CAMPANELLO DI ALLARME

Sapete che Intesa Sanpaolo ha restituito 77.000 euro ad una vittima di “SIM-swap”?

La banca non ammette le proprie responsabilità ma risarcisce il cliente… chissà perché?

Il fenomeno del SIM-swapping dilaga e – mentre la clientela bancaria vive con disperazione le pesanti frodi online – ecco arrivare una buona notizia che squarcia la diffidenza nei confronti degli istituti di credito spesso ritenuti insensibili dinanzi a certe tragedie.

Perdete 5 minuti e arrivate fino in fondo per capire cosa è successo e come si possono rappresentare educatamente le proprie ragioni. Può valerne davvero la pena.

cos’è il SIM swap?

L’operazione criminale particolarmente in auge di questi tempi sfrutta il passaggio dal “token” al telefonino del cliente. Le banche hanno incentivato i propri correntisti a restituire il piccolo congegno che generava i codici segreti per l’esecuzione delle diverse operazioni via Internet e hanno ritenuto di inoltrare quelle sequenze numeriche mediante SMS.

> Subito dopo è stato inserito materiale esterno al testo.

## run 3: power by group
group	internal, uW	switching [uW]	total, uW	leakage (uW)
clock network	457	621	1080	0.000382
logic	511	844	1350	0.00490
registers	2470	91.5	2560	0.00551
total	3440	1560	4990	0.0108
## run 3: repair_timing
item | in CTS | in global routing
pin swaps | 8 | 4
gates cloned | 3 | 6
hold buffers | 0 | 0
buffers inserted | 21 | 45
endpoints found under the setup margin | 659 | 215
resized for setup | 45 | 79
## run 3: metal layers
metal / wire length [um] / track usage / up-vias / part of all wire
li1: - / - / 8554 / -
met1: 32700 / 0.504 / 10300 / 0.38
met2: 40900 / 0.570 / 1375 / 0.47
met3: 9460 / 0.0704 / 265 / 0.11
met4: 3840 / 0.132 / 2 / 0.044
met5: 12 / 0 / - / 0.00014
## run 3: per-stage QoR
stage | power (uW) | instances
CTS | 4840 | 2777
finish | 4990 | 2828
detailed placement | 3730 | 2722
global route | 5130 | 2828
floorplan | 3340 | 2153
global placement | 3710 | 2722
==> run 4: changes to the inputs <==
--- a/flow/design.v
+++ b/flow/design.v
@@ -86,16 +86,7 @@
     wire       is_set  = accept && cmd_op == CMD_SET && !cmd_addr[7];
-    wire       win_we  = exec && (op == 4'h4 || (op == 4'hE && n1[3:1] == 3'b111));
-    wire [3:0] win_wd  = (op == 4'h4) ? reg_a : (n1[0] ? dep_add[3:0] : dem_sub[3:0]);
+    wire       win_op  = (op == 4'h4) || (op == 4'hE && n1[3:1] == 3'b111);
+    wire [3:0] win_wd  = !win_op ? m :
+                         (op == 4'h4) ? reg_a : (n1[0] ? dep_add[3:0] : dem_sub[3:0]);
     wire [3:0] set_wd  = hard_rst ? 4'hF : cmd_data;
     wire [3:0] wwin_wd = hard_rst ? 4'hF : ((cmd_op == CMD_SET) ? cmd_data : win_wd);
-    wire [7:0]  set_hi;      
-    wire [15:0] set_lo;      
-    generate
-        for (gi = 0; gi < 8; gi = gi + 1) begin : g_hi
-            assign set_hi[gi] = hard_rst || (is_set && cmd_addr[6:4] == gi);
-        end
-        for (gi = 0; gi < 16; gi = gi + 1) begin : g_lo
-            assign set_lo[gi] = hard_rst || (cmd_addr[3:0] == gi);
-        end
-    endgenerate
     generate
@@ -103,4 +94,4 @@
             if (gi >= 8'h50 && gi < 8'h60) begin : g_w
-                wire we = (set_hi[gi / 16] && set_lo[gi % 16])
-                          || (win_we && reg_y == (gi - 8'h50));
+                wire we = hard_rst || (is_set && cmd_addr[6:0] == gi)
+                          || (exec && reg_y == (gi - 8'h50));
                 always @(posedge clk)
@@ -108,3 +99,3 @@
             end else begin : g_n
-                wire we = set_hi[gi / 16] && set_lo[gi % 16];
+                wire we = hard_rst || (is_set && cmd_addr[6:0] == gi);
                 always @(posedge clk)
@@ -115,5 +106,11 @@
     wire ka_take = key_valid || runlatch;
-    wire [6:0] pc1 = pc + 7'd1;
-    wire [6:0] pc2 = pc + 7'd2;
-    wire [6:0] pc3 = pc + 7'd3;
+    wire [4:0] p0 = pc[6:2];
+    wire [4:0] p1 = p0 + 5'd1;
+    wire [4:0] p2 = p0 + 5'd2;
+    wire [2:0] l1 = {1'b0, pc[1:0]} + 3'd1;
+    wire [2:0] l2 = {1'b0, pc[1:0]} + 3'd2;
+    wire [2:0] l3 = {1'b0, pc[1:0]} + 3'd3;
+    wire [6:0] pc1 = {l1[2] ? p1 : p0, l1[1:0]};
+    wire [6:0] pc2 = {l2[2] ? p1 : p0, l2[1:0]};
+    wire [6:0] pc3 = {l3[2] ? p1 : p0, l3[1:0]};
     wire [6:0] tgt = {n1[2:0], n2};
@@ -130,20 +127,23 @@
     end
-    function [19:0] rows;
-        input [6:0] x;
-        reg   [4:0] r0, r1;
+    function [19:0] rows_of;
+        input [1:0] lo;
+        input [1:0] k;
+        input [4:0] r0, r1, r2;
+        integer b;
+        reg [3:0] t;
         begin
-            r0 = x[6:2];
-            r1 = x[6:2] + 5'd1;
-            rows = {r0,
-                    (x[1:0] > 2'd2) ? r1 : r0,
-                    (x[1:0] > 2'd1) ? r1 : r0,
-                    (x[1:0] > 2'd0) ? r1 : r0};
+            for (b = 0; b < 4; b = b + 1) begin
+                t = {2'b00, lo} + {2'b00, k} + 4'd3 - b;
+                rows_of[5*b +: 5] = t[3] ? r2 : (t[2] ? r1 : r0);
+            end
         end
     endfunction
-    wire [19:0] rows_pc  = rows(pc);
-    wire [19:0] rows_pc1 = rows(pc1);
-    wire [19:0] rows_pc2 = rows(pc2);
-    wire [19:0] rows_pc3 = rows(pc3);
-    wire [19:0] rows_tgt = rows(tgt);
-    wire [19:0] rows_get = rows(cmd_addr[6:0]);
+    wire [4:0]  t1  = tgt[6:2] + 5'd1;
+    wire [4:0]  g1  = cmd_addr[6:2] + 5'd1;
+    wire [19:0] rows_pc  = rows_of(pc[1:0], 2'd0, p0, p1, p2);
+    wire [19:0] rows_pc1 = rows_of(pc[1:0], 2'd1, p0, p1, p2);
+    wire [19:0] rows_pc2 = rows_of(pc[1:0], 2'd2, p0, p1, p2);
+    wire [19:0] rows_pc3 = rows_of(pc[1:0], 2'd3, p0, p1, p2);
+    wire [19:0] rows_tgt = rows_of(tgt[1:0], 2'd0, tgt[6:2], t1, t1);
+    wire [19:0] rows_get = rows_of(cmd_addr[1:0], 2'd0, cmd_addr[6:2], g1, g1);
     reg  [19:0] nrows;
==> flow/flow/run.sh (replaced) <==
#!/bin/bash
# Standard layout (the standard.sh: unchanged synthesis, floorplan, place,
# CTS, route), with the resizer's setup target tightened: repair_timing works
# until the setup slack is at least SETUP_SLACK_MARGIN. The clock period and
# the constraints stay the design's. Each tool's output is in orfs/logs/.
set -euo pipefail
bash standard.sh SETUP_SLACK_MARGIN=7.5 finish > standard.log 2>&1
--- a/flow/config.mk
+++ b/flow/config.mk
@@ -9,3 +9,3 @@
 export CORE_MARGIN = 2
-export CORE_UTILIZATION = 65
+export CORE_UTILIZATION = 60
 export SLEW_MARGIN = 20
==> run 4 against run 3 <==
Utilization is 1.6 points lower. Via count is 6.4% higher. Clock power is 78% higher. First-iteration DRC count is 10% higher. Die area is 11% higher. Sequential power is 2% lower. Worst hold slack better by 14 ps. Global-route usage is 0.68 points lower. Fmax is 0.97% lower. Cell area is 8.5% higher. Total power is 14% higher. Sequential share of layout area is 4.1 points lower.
From an optimization exercise on the open Yosys and OpenROAD flow, aimed at small area, a short achievable clock period and few clock cycles; shortcuts taken in it are not production practice. In this exercise RTL edits were held to simulation tests only and were not proved equivalent to the original. Power figures rest on the tool's default switching activity, not on a simulated workload.

$ cat flow/config.mk
export PLATFORM = sky130hd
export DESIGN_NAME = intq_mm
export DESIGN_NICKNAME = intq_mm
export VERILOG_FILES = /design/flow/design.v
export SDC_FILE = /design/flow/constraint.sdc
export NUM_CORES = 4
export LEC_CHECK = 0
export CAP_MARGIN = 20
export CORE_MARGIN = 2
export CORE_UTILIZATION = 40
export PLACE_DENSITY = 0.6
export SLEW_MARGIN = 20
$ cat flow/constraint.sdc
create_clock -name core_clock -period 16.0 [get_ports {clk}]
set_input_delay 3.2000 -clock core_clock [delete_from_list [all_inputs] [get_ports {clk}]]
set_output_delay 3.2000 -clock core_clock [all_outputs]
set_load 0.01 [all_outputs]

Se il token rimane a casa in un cassetto, il telefonino è sempre con l’interessato. Comodo, certo, se si deve fare un bonifico tanto inatteso quanto urgente. Pericolosissimo se si pensa alla possibilità che il cellulare venga smarrito o rubato. Il vero rischio, in realtà, è che qualcuno si presenti ad un punto vendita di un operatore telefonico, simuli la perdita o la sottrazione del proprio apparato e (conoscendo il numero telefonico e le generalità della vittima prescelta) chieda il rilascio di una SIM sostitutiva.

Pur ritenuta inverosimile da molti scettici (lo si vada a raccontare a chi è incappato in simile sventura), la sostituzione (“Swap” in inglese) non sembra affatto una operazione impossibile e le conseguenze sono facilmente immaginabili.

Il cliente si ritrova con il telefono che smette di funzionare e il bandito – che possiede il clone funzionante – riceve i codici via SMS che lo abilitano a gestire in piena libertà il conto del malcapitato…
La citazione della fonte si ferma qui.